++++ Source material ++++

Background: an optimization exercise with open tools, aiming at small area, a short achievable clock period and few clock cycles per item. Do not read the settings as production practice.
At most, simulation tests tie the RTL to the original design; equivalence was not proved.
Power figures rest on the tool's default switching activity, not on a simulated workload.

the previous run:
Design tdc_le_conv, start of the top module:
module tdc_le_conv (
  input  wire        clk,
  input  wire        rst,           
  input  wire        cmd_valid,
  output wire        cmd_ready,
  input  wire [1:0]  cmd_op,        
  input  wire        cmd_interp,    
  input  wire [11:0] cmd_a,         
  input  wire [12:0] cmd_b,         
  output reg         res_valid,
  output reg         res_pair,      
  output reg         res_ok,        
  output reg         res_void,      
  output reg         res_interp,
  output reg  [11:0] res_coarse,
  output reg  [8:0]  res_fine,
  output reg  [1:0]  res_frame      
);
For scale: about 6300 cells after synthesis, roughly 60 I/O pins.
clock: 12.0 ns
lec_check: 0
cap_margin: 20
core_margin: 2
core_utilization: 40
slew_margin: 20
standard.sh (not shown) runs the stock make flow with config.mk's settings and CLKGATE_MAP_FILE= SYNTH_SCRIPT=/design/flow/synth_recipe.tcl, a recipe that flattens the netlist after the stock synthesis.
==> flow/flow/run.sh <==
#!/bin/bash
set -euo pipefail
SETUP_MARGIN=${SETUP_MARGIN:-8.3}
bash standard.sh SETUP_SLACK_MARGIN=$SETUP_MARGIN \
  "BUFFER_PORTS_ARGS=-buffer_cell sky130_fd_sc_hd__buf_2" finish > run_make.log 2>&1
Testbench counts of the previous run, summed over its fixed seeds: cycles 12,372, items 12,062.
--- input diff the previous run..the current run ---
==> flow/flow/run.sh <==
#!/bin/bash
# The standard layout (the standard.sh: standard synthesis, floorplan,
# placement, CTS, routing, finish) with one change: repair_timing is asked
# for a setup margin of SETUP_MARGIN ns at the design's clock period, so it
# works on every path longer than the period less that margin. The clock,
# the constraints and every other setting stay the standard ones.
set -euo pipefail
SETUP_MARGIN=${SETUP_MARGIN:-8}
bash standard.sh SETUP_SLACK_MARGIN=$SETUP_MARGIN finish > run_make.log 2>&1
Changes observed in the current run relative to the previous run: count of fill cells added during filler insertion increased about 0.6%, non-clock buffer area fraction after layout roughly the same, total non-filler cell area in the finished layout level, non-clock buffer count -11.
The previous run and the current run ended up with roughly the same power.
Background: an optimization exercise with open tools, aiming at small area. Do not read the settings as production practice.
Function was checked by simulation only, so behaviour that the tests miss may differ from the original.

== cedar ==
==> flow/design.v <==
module tg_rx (
    input             clk,
    input             rst,
    input             cfg_ok,
    input      [15:0] own_unit,
    input      [15:0] src_rel,
    input      [15:0] src_zs,
    input      [15:0] src_den,
    input      [4:0]  seq_win,
    input             ms_tick,
    input             in_valid,
    input      [7:0]  in_data,
    input             in_last,
    input             in_net,
    output reg        out_valid,
    output reg [3:0]  out_code,
    output reg [1:0]  out_stream,
    output reg        out_net,
    output reg        out_open,
    output reg        out_match,
    output reg        out_mismatch,
    output reg        out_single,
    output     [31:0] out_seq,
    output     [23:0] out_pl,
    output     [2:0]  synced,
    output     [2:0]  pair_open,
    output reg [2:0]  tmo_single
);
    localparam [3:0] C_OK     = 4'h0,
                     C_CRC    = 4'h1,
                     C_FORMAT = 4'h2,
                     C_ADDR   = 4'h3,
                     C_STREAM = 4'h4,
                     C_BEHIND = 4'h5,
                     C_AHEAD  = 4'h6,
                     C_LATE   = 4'h7;
    localparam [9:0] T_PAIR = 10'h204,    
                     T_SYNC = 10'h2B2;    
    reg [5:0]  cnt;           
    reg [31:0] crc;           
    reg        crc_ok;        
    reg        s_own, s_rel, s_zs, s_den;    
    reg        d_own, d_ff;   
    reg        fmt_ok;        
    reg        h1, h2, h3;    
    reg [31:0] fseq;          
    reg [95:0] body;          
    reg        ev_pend;       
    reg        ev_len_ok;
    reg        ev_net;
    function [31:0] crc32c_byte;
        input [31:0] c;
        input [7:0]  d;
        integer k;
        reg [31:0] r;
        begin
            r = c ^ {24'd0, d};
            for (k = 0; k < 8; k = k + 1)
                r = r[0] ? ((r >> 1) ^ 32'h82F63B78) : (r >> 1);
            crc32c_byte = r;
        end
    endfunction
    wire hi = ~cnt[0];
    reg [7:0] crc_b;
    always @* begin
        case (cnt[1:0])
            2'd0: crc_b = crc[31:24];
            2'd1: crc_b = crc[23:16];
            2'd2: crc_b = crc[15:8];
            default: crc_b = crc[7:0];
        endcase
    end
    always @(posedge clk) begin
        if (in_valid && cnt < 6'd28)
            crc <= crc32c_byte(crc | {32{cnt == 6'd0}}, in_data);
        if (in_valid && cnt[5:2] == 4'd7)
            crc_ok <= (crc_ok || cnt[1:0] == 2'd0) && (in_data == ~crc_b);
        if (in_valid && cnt[5:1] == 5'd0) begin
            s_own <= (s_own || hi) && (in_data == (hi ? own_unit[15:8] : own_unit[7:0]));
            s_rel <= (s_rel || hi) && (in_data == (hi ? src_rel[15:8]  : src_rel[7:0]));
            s_zs  <= (s_zs  || hi) && (in_data == (hi ? src_zs[15:8]   : src_zs[7:0]));
            s_den <= (s_den || hi) && (in_data == (hi ? src_den[15:8]  : src_den[7:0]));
        end
        if (in_valid && cnt[5:1] == 5'd1) begin
            d_own <= (d_own || hi) && (in_data == (hi ? own_unit[15:8] : own_unit[7:0]));
            d_ff  <= (d_ff  || hi) && (in_data == 8'hFF);
        end
        if (in_valid && cnt == 6'd4) begin
            h1 <= (in_data == 8'd1);
            h2 <= (in_data == 8'd2);
            h3 <= (in_data == 8'd3);
        end
        if (in_valid && cnt == 6'd5)
            fmt_ok <= (in_data == 8'h01);
        if (in_valid && cnt[5:1] == 5'd3)
            fmt_ok <= fmt_ok && (in_data == 8'h00);
        if (in_valid && cnt[5:2] == 4'd2)
            fseq <= {fseq[23:0], in_data};
        if (in_valid && cnt >= 6'd12 && cnt < 6'd24)
            body <= {body[87:0], in_data};
    end
    always @(posedge clk) begin
        if (rst) begin
            cnt     <= 6'd0;
            ev_pend <= 1'b0;
        end else begin
            ev_pend <= in_valid && in_last;
            if (in_valid) begin
                if (in_last)
                    cnt <= 6'd0;
                else if (cnt != 6'd32)
                    cnt <= cnt + 6'd1;
            end
        end
        ev_len_ok <= (cnt == 6'd31);
        ev_net    <= in_net;
    end
    assign out_seq = fseq;
    assign out_pl  = body[63:40];
    reg         syn   [0:2];
    reg         have  [0:2];    
    reg         popen [0:2];
    reg         pnet  [0:2];
    reg [9:0]   tmr   [0:2];    
    reg [31:0]  sseq  [0:2];    
    reg [128:0] img   [0:2];    
    assign synced    = {syn[2], syn[1], syn[0]};
    assign pair_open = {popen[2], popen[1], popen[0]};
    wire [128:0] cur = {d_ff, body, crc};
    wire [1:0] typ = {h2 | h3, h1 | h3};
    wire         c_syn   = (h1 & syn[0])   | (h2 & syn[1])   | (h3 & syn[2]);
    wire         c_popen = (h1 & popen[0]) | (h2 & popen[1]) | (h3 & popen[2]);
    wire         c_have  = (h1 & have[0])  | (h2 & have[1])  | (h3 & have[2]);
    wire         c_pnet  = (h1 & pnet[0])  | (h2 & pnet[1])  | (h3 & pnet[2]);
    wire [31:0]  c_sseq  = ({32{h1}} & sseq[0]) | ({32{h2}} & sseq[1]) | ({32{h3}} & sseq[2]);
    wire [128:0] c_img   = ({129{h1}} & img[0]) | ({129{h2}} & img[1]) | ({129{h3}} & img[2]);
    wire len_ok = ev_len_ok;
    wire addr_ok = (d_own | d_ff) & ~s_own;
    wire str_ok = cfg_ok & ((h1 & s_rel & (src_rel != 16'd0)) |
                            (h2 & s_zs  & (src_zs  != 16'd0)) |
                            (h3 & s_den & (src_den != 16'd0)));
    wire [31:0] x    = fseq ^ c_sseq;
    wire [5:0]  lo   = {1'b0, fseq[4:0]} - {1'b0, c_sseq[4:0]};
    wire        e_hi = (x[31:5] == 27'd0);
    reg  [26:0] pc;                       
    integer j;
    always @* begin
        pc[0] = 1'b1;
        for (j = 1; j < 27; j = j + 1)
            pc[j] = pc[j-1] & c_sseq[j+4];
    end
    wire        i_hi = (x[31:5] == pc);   
    wire        zero = e_hi && (lo == 6'd0);
    wire        in_w = (lo[5] ? i_hi : e_hi) && (lo[4:0] <= seq_win);
    wire        b31  = (fseq[30:0] < c_sseq[30:0]);
    wire [31:0] d    = {x[31] ^ b31, 31'd0};
    wire        other_net = (c_pnet != ev_net);
    reg [3:0] v_code;
    reg [1:0] v_stream;
    reg       v_open, v_complete;
    always @* begin
        v_code     = C_OK;
        v_stream   = typ;
        v_open     = 1'b0;
        v_complete = 1'b0;
        if (!len_ok) begin
            v_code   = C_FORMAT;
            v_stream = 2'd0;
        end else if (!crc_ok) begin
            v_code   = C_CRC;
            v_stream = 2'd0;
        end else if (!fmt_ok) begin
            v_code = C_FORMAT;
        end else if (!addr_ok) begin
            v_code = C_ADDR;
        end else if (!str_ok) begin
            v_code = C_STREAM;
        end else if (c_syn) begin
            if (zero) begin
                if (c_popen && other_net)
                    v_complete = 1'b1;
                else
                    v_code = C_LATE;
            end else if (in_w) begin
                v_open = 1'b1;
            end else if (!d[31]) begin
                v_code = C_AHEAD;
            end else begin
                v_code = C_BEHIND;
            end
        end else begin
            if (c_popen && zero) begin
                if (other_net)
                    v_complete = 1'b1;
                else
                    v_code = C_LATE;
            end else if (!c_popen && c_have && zero) begin
                v_code = C_LATE;
            end else begin
                v_open = 1'b1;
            end
        end
    end
    wire v_match = (c_img == cur);
    wire ev_open     = ev_pend && v_open;
    wire ev_complete = ev_pend && v_complete;
    wire [2:0] hs = {h3, h2, h1};
    integer i;
    always @(posedge clk) begin
        if (rst) begin
            out_valid    <= 1'b0;
            out_open     <= 1'b0;
            out_match    <= 1'b0;
            out_mismatch <= 1'b0;
            out_single   <= 1'b0;
            tmo_single   <= 3'b000;
            for (i = 0; i < 3; i = i + 1) begin
                syn[i]   <= 1'b0;
                have[i]  <= 1'b0;
                popen[i] <= 1'b0;
            end
        end else begin
            out_valid    <= ev_pend;
            out_open     <= ev_open;
            out_match    <= ev_complete && v_match;
            out_mismatch <= ev_complete && !v_match;
            out_single   <= ev_open && c_popen;
            tmo_single   <= 3'b000;
            for (i = 0; i < 3; i = i + 1) begin
                if (hs[i] && ev_open) begin
                    popen[i] <= 1'b1;
                    have[i]  <= 1'b1;
                end else if (hs[i] && ev_complete) begin
                    popen[i] <= 1'b0;
                    if (v_match)
                        syn[i] <= 1'b1;
                end else if (ms_tick) begin
                    if (popen[i] && tmr[i] == T_PAIR) begin
                        popen[i]      <= 1'b0;
                        tmo_single[i] <= 1'b1;
                    end
                    if (syn[i] && tmr[i] == T_SYNC)
                        syn[i] <= 1'b0;
                end
            end
        end
    end
    always @(posedge clk) begin
        for (i = 0; i < 3; i = i + 1) begin
            if (hs[i] && (ev_open || ev_complete)) begin
                tmr[i] <= 10'd0;
                if (v_open) begin
                    pnet[i] <= ev_net;
                    sseq[i] <= fseq;
                    img[i]  <= cur;
                end
            end else if (ms_tick && (popen[i] || syn[i])) begin
                tmr[i] <= {tmr[i][8:0], ~(tmr[i][9] ^ tmr[i][6])};
            end
        end
    end
    always @(posedge clk) begin
        out_code   <= v_code;
        out_stream <= v_stream;
        out_net    <= ev_net;
    end
endmodule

++++

▸ **What you need to do**:
Pull every line containing "same" out of the records.

▸ **Written answer**:
Changes observed in the current run relative to the previous run: count of fill cells added during filler insertion increased about 0.6%, non-clock buffer area fraction after layout roughly the same, total non-filler cell area in the finished layout level, non-clock buffer count -11.
The previous run and the current run ended up with roughly the same power.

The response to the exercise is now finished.